The Brasilia master plan was partly based on architect Le Corbusier’s misplaced utopian vision of creating the ideal city. Corbusier’s work also included the Indian city of Chandigarh with similar consequences. This was, in the words of John Kay, “the hope that rational design by an omniscient planner could supersede practical knowledge derived from a process of adaptation and discovery.”
Many overfunded startups suffer from the same fate. When you have access to seemingly unlimited resources, it’s easy to be fooled into thinking you can build your exact vision into reality. But these visions generally exist in a complex world of human culture, desires, and economic feedback loops.
Quibi — the $1.8 billion funded short-form media startup — is case in point. Ultimate success or failure remains to be seen but results have yet to come close to expectations. They had the resources to build a particular product and business model into reality — a reality where most customers don’t seem to want what they’re selling. A destination was chosen on a map that couldn’t be seen.
Magic Leap has an amazing vision of seamless AR glasses to enable a digital layer on top of the real world. The actual objective in this case might actually be the right destination. But the complexity of the problem means the approach still can’t be direct. Currently their product has seen minimal success as they struggle to find a sustainable business model.
WeWork seemed to start at the right level of abstraction, then an ambitious “visionary” founder is given unlimited funds, and a direct approach is applied to a still-oblique problem.
Summary: The Right Strategy for the Right Level
All efforts, and the efforts within them, can be placed on a ladder of abstraction. The higher up you go, the less concrete the objectives and less straightforward the methods to achieve them.
Where the effort falls on the scale is critical to the strategies for making progress on them. Direct, methodical approaches are only appropriate at lower, smaller-scale levels. This is where it’s good to plan details, use processes, and keep things consistent.
You can still have a grand, abstract vision. You just need to wayfind to get there: working from the bottom up, adapting and evolving the path while shaping and refining the details of the goal. Keep things flexible, adaptive, and opportunistic at the top.
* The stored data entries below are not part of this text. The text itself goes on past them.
`config.mk`:
```
export PLATFORM = sky130hd
export DESIGN_NAME = bcd_upcount_timer
export DESIGN_NICKNAME = d
export VERILOG_FILES = /design/src/rtl/bcd_upcount_timer.sv
export SDC_FILE = /design/constraint.sdc
export NUM_CORES = 1
export LEC_CHECK = 0
export ABC_AREA = 1
export CAP_MARGIN = 5
export CORE_UTILIZATION = 40
export CTS_BUF_LIST = sky130_fd_sc_hd__clkbuf_2
export CTS_CLUSTER_SIZE = 20
export DETAILED_ROUTE_END_ITERATION = 10
export GPL_ROUTABILITY_DRIVEN = 0
export PLACE_DENSITY = 0.74
export SYNTH_ARGS = -nofsm -noshare
export SYNTH_HDL_FRONTEND = slang
export SYNTH_SLANG_ARGS = --single-unit
export TNS_END_PERCENT = 20
```
`constraint.sdc`:
```
create_clock -name clock -period 3.37 [get_ports clock]
set_input_delay 1.011 -clock clock [delete_from_list [all_inputs] [get_ports clock]]
set_output_delay 1.011 -clock clock [all_outputs]
set_load 0.03 [all_outputs]
```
Organizations: Given the definition of an effort above, what about coordinated groups of efforts or goals? ↩︎
In the book The Origin of Wealth, Eric Beinhocker describes organizations as “goal directed, boundary-maintaining, and socially constructed systems of human activity. . . . There is a boundary distinguishing the inside world from the outside world, and the goals of the organization drive activities that lower entropy inside the organizational system.” This is the best description I’ve come across given its abstract nature. But I’d like to propose simpler, yet still compatible definition.
An organization is a group of people pursuing one or more ongoing efforts, generally with the same high-level objective. This means an organization can be anything from seven-person hunting parties, to fleets of exploratory vessels, to philanthropies, to a multinational conglomerate.